John Barth is not a doctrinaire postmodernist. He does not reject the label of 'postmodernist writer', but he is not interested in following the doctrine to logical end. That would apparently take the fun out of the funhouse.This book is a series of essays, meditations, short stories and jokes that examine the creative process as ontogeny. Barth is funny and melancholy at the same time. He is skeptical, but also to some degree hopeful, about the possibility of writing anything that could be useful to someone else.His enthusiastic and hilarious references made me want to read or re-read many classic pieces of literature including Allen Ginsberg's "Howl", Ovid's "Metamorphoses" and the Iliad and "1001 Arabian Nights". And he made me believe that I could get a lot more out of them, if I would just question a few more of my presumptions.

Fantastic collection of experimental fiction!

In his story, "The Immortal," Jorge Luis Borges describes a labyrinth as "a structure compounded to confuse men; its architecture, rich in symmetries, is subordinated to that end."* Similarly, the stories of Barth's collection _Lost in the Funhouse_, present a labyrinth of narrative fiction, in their exploration of the story as medium, voice, and tool of the magician.
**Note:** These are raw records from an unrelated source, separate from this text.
==> inputs of run a <==
## system_bus
module system_bus
	#(parameter DATA_WIDTH = 8, 
	parameter ADDR_WIDTH = 14, 
	parameter NO_OF_MASTER = 4, 
	parameter NO_OF_SLAVE = 8,
	parameter [NO_OF_SLAVE*ADDR_WIDTH-1:0] SLAVE_BASE_ADDR = {14'd10, 14'd20, 14'd30, 14'd40, 14'd50, 14'd60, 14'd70, 14'd80}, 
	parameter [NO_OF_SLAVE*ADDR_WIDTH-1:0] SLAVE_END_ADDR = {14'd19, 14'd29, 14'd39, 14'd49, 14'd59, 14'd69, 14'd79, 14'd89}
	) 
	(
	input clk,
	input reset_n,
	input [ADDR_WIDTH*NO_OF_MASTER-1:0]  addr_avm, 
	output [DATA_WIDTH*NO_OF_MASTER-1:0]  readdata_avm,
	input [DATA_WIDTH*NO_OF_MASTER-1:0]  writedata_avm, 
	input [NO_OF_MASTER-1:0]  readen_avm,
	input [NO_OF_MASTER-1:0]  writeen_avm,
	output [NO_OF_MASTER-1:0]  readvalid_avm,
	output [NO_OF_MASTER-1:0]  writevalid_avm,
	input [NO_OF_MASTER-1:0]  waitrequest_avm,
	input [4*NO_OF_MASTER-1:0]priority_no,
	output [ADDR_WIDTH*NO_OF_SLAVE-1:0]  addr_avs,
	input [DATA_WIDTH*NO_OF_SLAVE-1:0]  readdata_avs,
	output [DATA_WIDTH*NO_OF_SLAVE-1:0]  writedata_avs,
	output [NO_OF_SLAVE-1:0]  readen_avs,
	output [NO_OF_SLAVE-1:0]  writeen_avs,
	input [NO_OF_SLAVE-1:0]  readvalid_avs,
	input [NO_OF_SLAVE-1:0]  writevalid_avs,
	output reg [NO_OF_SLAVE-1:0]  waitrequest_avs
	);
export LEC_CHECK = 0
export ABC_AREA = 1
export CAP_MARGIN = 15
export CELL_PAD_IN_SITES_DETAIL_PLACEMENT = 1
export CELL_PAD_IN_SITES_GLOBAL_PLACEMENT = 0
export CORE_ASPECT_RATIO = 0.61
export CORE_MARGIN = 4
export CORE_UTILIZATION = 40
export GPL_TIMING_DRIVEN = 1
export MAX_ROUTING_LAYER = met4
export MIN_ROUTING_LAYER = met2
export SLEW_MARGIN = 5
create_clock -name core_clock -period 4.36 [get_ports {clk}]
run.sh (not shown) runs the stock make flow with config.mk's settings and CLKGATE_MAP_FILE=.
==> run b: changes against run a <==
- ABC_AREA: 1 -> not set
- CAP_MARGIN: 15 -> 20
- CELL_PAD_IN_SITES_DETAIL_PLACEMENT: 1 -> not set
- CELL_PAD_IN_SITES_GLOBAL_PLACEMENT: 0 -> not set
- CORE_ASPECT_RATIO: 0.61 -> not set
- CORE_MARGIN: 4 -> 2
- GPL_TIMING_DRIVEN: 1 -> not set
- MAX_ROUTING_LAYER: met4 -> not set
- MIN_ROUTING_LAYER: met2 -> not set
- PLACE_DENSITY: not set -> 0.6
- SLEW_MARGIN: 5 -> 20
==> flow/constraint.sdc (replaced) <==
create_clock -name core_clock -period 4.3 [get_ports {clk}]
set_input_delay 0.8600 -clock core_clock [delete_from_list [all_inputs] [get_ports {clk}]]
set_output_delay 0.8600 -clock core_clock [all_outputs]
set_load 0.01 [all_outputs]
==> run summary <==
Notes on the physical design

The floorplan core density is 0.403. The met2 demand-to-capacity share in global routing is 0.604. The final RePlAce weighted congestion is 1.05.

The run stopped with a tool error. The share of synthesized area in the top cell type comes to 0.473. The number of buffers added by the clock tree synthesis step is roughly 66. The flow halted during global routing. The die covers 89500 um2.

The die is 235 um tall. According to the floorplan report, the placeable core area is between 80000 and 90000 um2. The tool reported: "[ERROR GRT-0116] Global routing finished with congestion. Check the congestion regions in the DRC Viewer". For this run, global-route usage on met3 was measured as 0.737. Summing all placed instances gives a cell area of slightly above 40000 um2.

By area the synthesized netlist is led by dfrtp_1 47%, nand2_1 7.8%, inv_1 5.8%.
The numbers above come from run a.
The fourteen stories, reflecting Barth's idea of a narrative as a structure, take the varied forms of Mobius strip, letter, autobiography, and tale; what makes for additional complexity, is the insistence by each of the stories' characters (who include a siamese twin, heroes of the Odyssey,and an abandoned court minstrel) to have his or her say. Inherent in this is Barth's insistence on the infinite number of possible constructions of a narrative, which stun the reader through his descriptions, plot lines (knots, in some cases), and ideas. Read _Lost in the Funhouse_ to witness Barth's magic, and to be reminded of the combined power of voice and language, storytelling. *(Jorge Luis Borges, "The Immortal," _Labyrinths_: New Directions Books, 1962.)